Сильвестр. Тогда кто же? Игумнов?
Рихтер. Ну что вы! Игумнов играет бла-о-род-но, хотя, признаться, все хуже и хуже. В трудных местах замедляет темп – позор. В пассажах не все ноты выигрывает.
Сильвестр. Может быть, Нейгауз?
Рихтер. Давайте чокнемся. Угадали. Когда Гарри берет педаль на два такта, у него в Бетховене слышен ослиный рев. Да и мажет безбожно. Но об этом тс-с-с. Молчок. Не выдавайте меня. Все-таки неудобно, знаете ли. Мой учитель. Я у него под роялем спал, когда своего угла не было. Да и вообще добрейший и милейший человек, само обаяние. Роза!
Сильвестр. Хорошо, не выдам.
Рихтер (доверительным шепотом). И если что… ну, вы понимаете – меня арестуют, уведут, посадят и вас станут обо мне допрашивать, – тоже не выдавайте. Умоляю.
Сильвестр.

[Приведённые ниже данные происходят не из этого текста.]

### src/rtl/svpwm_pkg.sv
// Shared types and fixed-point constants for the space-vector PWM duty calculator.
// Used by every module of the block except svpwm_checker; depends on nothing else.
`default_nettype none

package svpwm_pkg;

	// Default sample width of the alpha/beta inputs and duty outputs.
	localparam int SAMPLE_WIDTH_DEF = 16;

	// Internal widths: Q30 operands, full product, active times, Q31 duties.
	localparam int QW = 32;
	localparam int PW = 62;
	localparam int TW = 34;
	localparam int DW = 36;

	// 1/sqrt(3) in Q30; 2/sqrt(3) is exactly twice this value.
	localparam logic signed [QW-1:0] INV_SQRT3_Q30 = 32'sd619925131;

	// Rounding offsets for shifts by 30 and 29, ties away from zero.
	localparam logic signed [PW-1:0] RND30   = 62'sd536870912;
	localparam logic signed [PW-1:0] RND30_N = 62'sd536870911;
	localparam logic signed [PW-1:0] RND29   = 62'sd268435456;
	localparam logic signed [PW-1:0] RND29_N = 62'sd268435455;

	// One in Q30 (start of the duty chain) and one in Q31 (duty limit).
	localparam logic signed [DW-1:0] ONE_Q30 = 36'sd1073741824;
	localparam logic signed [DW-1:0] ONE_Q31 = 36'sd2147483648;

	// Sector codes; zero marks an invalid result.
	typedef enum logic [2:0] {
		SECTOR_NONE = 3'd0,
		SECTOR_1    = 3'd1,
		SECTOR_2    = 3'd2,
		SECTOR_3    = 3'd3,
		SECTOR_4    = 3'd4,
		SECTOR_5    = 3'd5,
		SECTOR_6    = 3'd6
	} sector_t;

	// Front end result: Q30 alpha, rounded beta products, sign of beta.
	typedef struct packed {
		logic signed [QW-1:0] a;
		logic signed [QW-1:0] kb;
		logic signed [QW-1:0] k2b;
		logic                 b_neg;
	} front_t;

	// Sector stage result: sector, first duty and the two ordered addends.
	typedef struct packed {
		sector_t              sector;
		logic signed [DW-1:0] p0;
		logic signed [TW-1:0] d1;
		logic signed [TW-1:0] d2;
	} sect_t;

endpackage

`default_nettype wire

### src/rtl/svpwm_duty_calculator.sv
// Space-vector PWM duty calculator, center aligned, seven register stages.
// A request accepted at a clock edge passes stages 1 to 7 in order and shows done
// with its result once it reaches the output registers of stage 7.
// One request per cycle is taken indefinitely; busy stays low, the receiver cannot stall.
// The asynchronous reset clears all stage valid bits; requests in flight are dropped.
// Depends on svpwm_pkg, svpwm_front, svpwm_sector and svpwm_duty.
`default_nettype none

module svpwm_duty_calculator #(
	parameter int SAMPLE_WIDTH = svpwm_pkg::SAMPLE_WIDTH_DEF
) (
	input  wire logic                           clk,
	input  wire logic                           arst_n,
	input  wire logic                           start,
	output logic                                busy,
	input  wire logic signed [SAMPLE_WIDTH-1:0] alpha_voltage,
	input  wire logic signed [SAMPLE_WIDTH-1:0] beta_voltage,
	output logic                                done,
	output logic [SAMPLE_WIDTH-1:0]             duty_phase_a,
	output logic [SAMPLE_WIDTH-1:0]             duty_phase_b,
	output logic [SAMPLE_WIDTH-1:0]             duty_phase_c,
	output logic [2:0]                          sector_number,
	output logic                                result_valid
);

	logic              front_vld;
	svpwm_pkg::front_t front_data;
	logic              sect_vld;
	svpwm_pkg::sect_t  sect_data;

	// The pipeline never holds a request back.
	assign busy = 1'b0;

	// Conversion, multiplication and rounding.
	svpwm_front #(
		.SAMPLE_WIDTH (SAMPLE_WIDTH)
	) u_front (
		.clk      (clk),
		.arst_n   (arst_n),
		.in_vld   (start),
		.alpha_in (alpha_voltage),
		.beta_in  (beta_voltage),
		.out_vld  (front_vld),
		.out_data (front_data)
	);

	// Sector and active times.
	svpwm_sector u_sector (
		.clk      (clk),
		.arst_n   (arst_n),
		.in_vld   (front_vld),
		.in_data  (front_data),
		.out_vld  (sect_vld),
		.out_data (sect_data)
	);

	// Phase duties and output registers.
	svpwm_duty #(
		.SAMPLE_WIDTH (SAMPLE_WIDTH)
	) u_duty (
		.clk     (clk),
		.arst_n  (arst_n),
		.in_vld  (sect_vld),
		.in_data (sect_data),
		.out_vld (done),
		.duty_a  (duty_phase_a),
		.duty_b  (duty_phase_b),
		.duty_c  (duty_phase_c),
		.sector  (sector_number),
		.ok      (result_valid)
	);

endmodule

`default_nettype wire

### src/rtl/svpwm_front.sv
// Front end: input conversion to Q30, beta times 1/sqrt(3), product rounding.
// Three pipeline stages; uses svpwm_pkg.
`default_nettype none

module svpwm_front #(
	parameter int SAMPLE_WIDTH = svpwm_pkg::SAMPLE_WIDTH_DEF
) (
	input  wire logic                           clk,
	input  wire logic                           arst_n,
	input  wire logic                           in_vld,
	input  wire logic signed [SAMPLE_WIDTH-1:0] alpha_in,
	input  wire logic signed [SAMPLE_WIDTH-1:0] beta_in,
	output logic                                out_vld,
	output svpwm_pkg::front_t                   out_data
);

	localparam int SH = (SAMPLE_WIDTH <= 31) ? 31 - SAMPLE_WIDTH : 0;

	logic signed [32:0]                   ext_a;
	logic signed [32:0]                   ext_b;
	logic signed [svpwm_pkg::QW-1:0]      a_conv;
	logic signed [svpwm_pkg::QW-1:0]      b_conv;
	logic                                 vld_s1;
	logic signed [svpwm_pkg::QW-1:0]      a_s1;
	logic signed [svpwm_pkg::QW-1:0]      b_s1;
	logic signed [2*svpwm_pkg::QW-1:0]    prod_full;
	logic                                 vld_s2;
	logic signed [svpwm_pkg::PW-1:0]      prod_s2;
	logic signed [svpwm_pkg::QW-1:0]      a_s2;
	logic                                 bneg_s2;
	logic signed [svpwm_pkg::PW-1:0]      kb_sum;
	logic signed [svpwm_pkg::PW-1:0]      k2b_sum;
	logic                                 vld_s3;
	svpwm_pkg::front_t                    data_s3;

	// Bring both samples to Q30; the widest sample width drops one bit, rounded.
	always_comb begin
		ext_a = 33'(alpha_in);
		ext_b = 33'(beta_in);
		if (SAMPLE_WIDTH <= 31) begin
			a_conv = svpwm_pkg::QW'(ext_a <<< SH);
			b_conv = svpwm_pkg::QW'(ext_b <<< SH);
		end else begin
			a_conv = svpwm_pkg::QW'((ext_a + $signed({32'd0, ~ext_a[32]})) >>> 1);
			b_conv = svpwm_pkg::QW'((ext_b + $signed({32'd0, ~ext_b[32]})) >>> 1);
		end
	end

	// Stage 1 captures the converted request.
	always_ff @(posedge clk or negedge arst_n) begin
		if (!arst_n) begin
			vld_s1 <= 1'b0;
		end else begin
			vld_s1 <= in_vld;
		end
	end

	always_ff @(posedge clk) begin
		a_s1 <= a_conv;
		b_s1 <= b_conv;
	end

	// Stage 2 holds the single multiplication beta * 1/sqrt(3).
	assign prod_full = b_s1 * svpwm_pkg::INV_SQRT3_Q30;

	always_ff @(posedge clk or negedge arst_n) begin
		if (!arst_n) begin
			vld_s2 <= 1'b0;
		end else begin
			vld_s2 <= vld_s1;
		end
	end

	always_ff @(posedge clk) begin
		prod_s2 <= prod_full[svpwm_pkg::PW-1:0];
		a_s2    <= a_s1;
		bneg_s2 <= b_s1[svpwm_pkg::QW-1];
	end

	// Round the product to Q30 for kb and to Q31 for k2b, ties away from zero.
	always_comb begin
		kb_sum  = prod_s2 + (prod_s2[svpwm_pkg::PW-1] ? svpwm_pkg::RND30_N : svpwm_pkg::RND30);
		k2b_sum = prod_s2 + (prod_s2[svpwm_pkg::PW-1] ? svpwm_pkg::RND29_N : svpwm_pkg::RND29);
	end

	always_ff @(posedge clk or negedge arst_n) begin
		if (!arst_n) begin
			vld_s3 <= 1'b0;
		end else begin
			vld_s3 <= vld_s2;
		end
	end

	always_ff @(posedge clk) begin
		data_s3.a     <= a_s2;
		data_s3.kb    <= svpwm_pkg::QW'(kb_sum >>> 30);
		data_s3.k2b   <= svpwm_pkg::QW'(k2b_sum >>> 29);
		data_s3.b_neg <= bneg_s2;
	end

	assign out_vld  = vld_s3;
	assign out_data = data_s3;

endmodule

`default_nettype wire

### src/rtl/svpwm_sector.sv
// Sector selection, active-vector times and the first duty of the chain.
// Two pipeline stages; uses svpwm_pkg.
`default_nettype none

module svpwm_sector (
	input  wire logic              clk,
	input  wire logic              arst_n,
	input  wire logic              in_vld,
	input  svpwm_pkg::front_t      in_data,
	output logic                   out_vld,
	output svpwm_pkg::sect_t       out_data
);

	logic signed [svpwm_pkg::TW-1:0] ax;
	logic signed [svpwm_pkg::TW-1:0] kbx;
	logic signed [svpwm_pkg::TW-1:0] k2bx;
	logic                            a_neg;
	svpwm_pkg::sector_t              sec;
	logic signed [svpwm_pkg::TW-1:0] d1;
	logic signed [svpwm_pkg::TW-1:0] d2;
	logic                            vld_s4;
	svpwm_pkg::sector_t              sec_s4;
	logic signed [svpwm_pkg::TW-1:0] d1_s4;
	logic signed [svpwm_pkg::TW-1:0] d2_s4;
	logic                            vld_s5;
	svpwm_pkg::sect_t                data_s5;

	// Pick the sector from the quadrant and the alpha against beta/sqrt(3) test.
	always_comb begin
		ax    = svpwm_pkg::TW'(in_data.a);
		kbx   = svpwm_pkg::TW'(in_data.kb);
		k2bx  = svpwm_pkg::TW'(in_data.k2b);
		a_neg = in_data.a[svpwm_pkg::QW-1];
		if (!in_data.b_neg) begin
			if (!a_neg) begin
				sec = (kbx > ax) ? svpwm_pkg::SECTOR_2 : svpwm_pkg::SECTOR_1;
			end else begin
				sec = (-kbx > ax) ? svpwm_pkg::SECTOR_3 : svpwm_pkg::SECTOR_2;
			end
		end else begin
			if (!a_neg) begin
				sec = (-kbx > ax) ? svpwm_pkg::SECTOR_5 : svpwm_pkg::SECTOR_6;
			end else begin
				sec = (kbx > ax) ? svpwm_pkg::SECTOR_4 : svpwm_pkg::SECTOR_5;
			end
		end
	end

	// Active times, ordered as the duty chain adds them in each sector.
	always_comb begin
		unique case (sec)
			svpwm_pkg::SECTOR_1: begin
				d1 = ax - kbx;
				d2 = k2bx;
			end
			svpwm_pkg::SECTOR_2: begin
				d1 = kbx - ax;
				d2 = ax + kbx;
			end
			svpwm_pkg::SECTOR_3: begin
				d1 = k2bx;
				d2 = -ax - kbx;
			end
			svpwm_pkg::SECTOR_4: begin
				d1 = -k2bx;
				d2 = kbx - ax;
			end
			svpwm_pkg::SECTOR_5: begin
				d1 = -ax - kbx;
				d2 = ax - kbx;
			end
			svpwm_pkg::SECTOR_6: begin
				d1 = ax + kbx;
				d2 = -k2bx;
			end
			default: begin
				d1 = '0;
				d2 = '0;
			end
		endcase
	end

	always_ff @(posedge clk or negedge arst_n) begin
		if (!arst_n) begin
			vld_s4 <= 1'b0;
		end else begin
			vld_s4 <= in_vld;
		end
	end

	always_ff @(posedge clk) begin
		sec_s4 <= sec;
		d1_s4  <= d1;
		d2_s4  <= d2;
	end

	// The first duty takes half the zero-vector time.
	always_ff @(posedge clk or negedge arst_n) begin
		if (!arst_n) begin
			vld_s5 <= 1'b0;
		end else begin
			vld_s5 <= vld_s4;
		end
	end

	always_ff @(posedge clk) begin
		data_s5.sector <= sec_s4;
		data_s5.p0     <= svpwm_pkg::ONE_Q30 - svpwm_pkg::DW'(d1_s4)
			- svpwm_pkg::DW'(d2_s4);
		data_s5.d1     <= d1_s4;
		data_s5.d2     <= d2_s4;
	end

	assign out_vld  = vld_s5;
	assign out_data = data_s5;

endmodule

`default_nettype wire

### src/rtl/svpwm_duty.sv
// Remaining duties, phase assignment, range check and output rounding.
// Two pipeline stages ending in the output registers; uses svpwm_pkg.
`default_nettype none

module svpwm_duty #(
	parameter int SAMPLE_WIDTH = svpwm_pkg::SAMPLE_WIDTH_DEF
) (
	input  wire logic                    clk,
	input  wire logic                    arst_n,
	input  wire logic                    in_vld,
	input  svpwm_pkg::sect_t             in_data,
	output logic                         out_vld,
	output logic [SAMPLE_WIDTH-1:0]      duty_a,
	output logic [SAMPLE_WIDTH-1:0]      duty_b,
	output logic [SAMPLE_WIDTH-1:0]      duty_c,
	output logic [2:0]                   sector,
	output logic                         ok
);

	localparam int OS   = 32 - SAMPLE_WIDTH;
	localparam int OSM1 = (OS > 0) ? OS - 1 : 0;
	localparam logic signed [svpwm_pkg::DW-1:0] OHALF =
		(OS > 0) ? (svpwm_pkg::DW'(1) <<< OSM1) : '0;

	logic signed [svpwm_pkg::DW-1:0] p1;
	logic signed [svpwm_pkg::DW-1:0] p2;
	logic signed [svpwm_pkg::DW-1:0] pa;
	logic signed [svpwm_pkg::DW-1:0] pb;
	logic signed [svpwm_pkg::DW-1:0] pc;
	logic                            vld_s6;
	svpwm_pkg::sector_t              sec_s6;
	logic signed [svpwm_pkg::DW-1:0] pa_s6;
	logic signed [svpwm_pkg::DW-1:0] pb_s6;
	logic signed [svpwm_pkg::DW-1:0] pc_s6;
	logic                            in_range;
	logic                            vld_s7;
	logic [SAMPLE_WIDTH-1:0]         duty_a_s7;
	logic [SAMPLE_WIDTH-1:0]         duty_b_s7;
	logic [SAMPLE_WIDTH-1:0]         duty_c_s7;
	svpwm_pkg::sector_t              sec_s7;
	logic                            ok_s7;

	// Each later duty adds twice an active time to the one before it.
	always_comb begin
		p1 = in_data.p0 + (svpwm_pkg::DW'(in_data.d1) <<< 1);
		p2 = in_data.p0 + ((svpwm_pkg::DW'(in_data.d1) + svpwm_pkg::DW'(in_data.d2)) <<< 1);
	end

	// Route the three chain values to the phases of this sector.
	always_comb begin
		unique case (in_data.sector)
			svpwm_pkg::SECTOR_1: begin
				pa = in_data.p0; pb = p1;         pc = p2;
			end
			svpwm_pkg::SECTOR_2: begin
				pb = in_data.p0; pa = p1;         pc = p2;
			end
			svpwm_pkg::SECTOR_3: begin
				pb = in_data.p0; pc = p1;         pa = p2;
			end
			svpwm_pkg::SECTOR_4: begin
				pc = in_data.p0; pb = p1;         pa = p2;
			end
			svpwm_pkg::SECTOR_5: begin
				pc = in_data.p0; pa = p1;         pb = p2;
			end
			svpwm_pkg::SECTOR_6: begin
				pa = in_data.p0; pc = p1;         pb = p2;
			end
			default: begin
				pa = '0;         pb = '0;         pc = '0;
			end
		endcase
	end

	always_ff @(posedge clk or negedge arst_n) begin
		if (!arst_n) begin
			vld_s6 <= 1'b0;
		end else begin
			vld_s6 <= in_vld;
		end
	end

	always_ff @(posedge clk) begin
		sec_s6 <= in_data.sector;
		pa_s6  <= pa;
		pb_s6  <= pb;
		pc_s6  <= pc;
	end

	// All duties must lie within zero and one, or the whole result is cleared.
	assign in_range = !pa_s6[svpwm_pkg::DW-1] && (pa_s6 <= svpwm_pkg::ONE_Q31)
		&& !pb_s6[svpwm_pkg::DW-1] && (pb_s6 <= svpwm_pkg::ONE_Q31)
		&& !pc_s6[svpwm_pkg::DW-1] && (pc_s6 <= svpwm_pkg::ONE_Q31);

	// Output registers: round Q31 to the nearest value in the sample format.
	always_ff @(posedge clk or negedge arst_n) begin
		if (!arst_n) begin
			vld_s7 <= 1'b0;
		end else begin
			vld_s7 <= vld_s6;
		end
	end

	always_ff @(posedge clk) begin
		ok_s7 <= in_range;
		if (in_range) begin
			duty_a_s7 <= SAMPLE_WIDTH'((pa_s6 + OHALF) >>> OS);
			duty_b_s7 <= SAMPLE_WIDTH'((pb_s6 + OHALF) >>> OS);
			duty_c_s7 <= SAMPLE_WIDTH'((pc_s6 + OHALF) >>> OS);
			sec_s7    <= sec_s6;
		end else begin
			duty_a_s7 <= '0;
			duty_b_s7 <= '0;
			duty_c_s7 <= '0;
			sec_s7    <= svpwm_pkg::SECTOR_NONE;
		end
	end

	assign out_vld = vld_s7;
	assign duty_a  = duty_a_s7;
	assign duty_b  = duty_b_s7;
	assign duty_c  = duty_c_s7;
	assign sector  = sec_s7;
	assign ok      = ok_s7;

endmodule

`default_nettype wire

Не выдам, не выдам. Но и вы – тоже.
Рихтер. Клянусь. (На следующее утро, конечно же, следовали извинения и опровержения.)
Итак, тетради (как их хранитель, как рассказчик не могу с ними расстаться). Я выдуваю из корешков крупинки засохшего клея, бережно собирая их в ладонь. И открываю первую из тетрадей (она лежит сверху).
Открываю и вчитываюсь в полустертые строчки с оборванными, не дописанными до конца словами, досадливыми зачеркиваниями, нетерпеливыми многоточиями, бумагой, прорванной карандашом, из которого выпал грифель, и буквами, заново обведенными там, где предыдущая попытка оставила лишь сухой, нечитаемый след.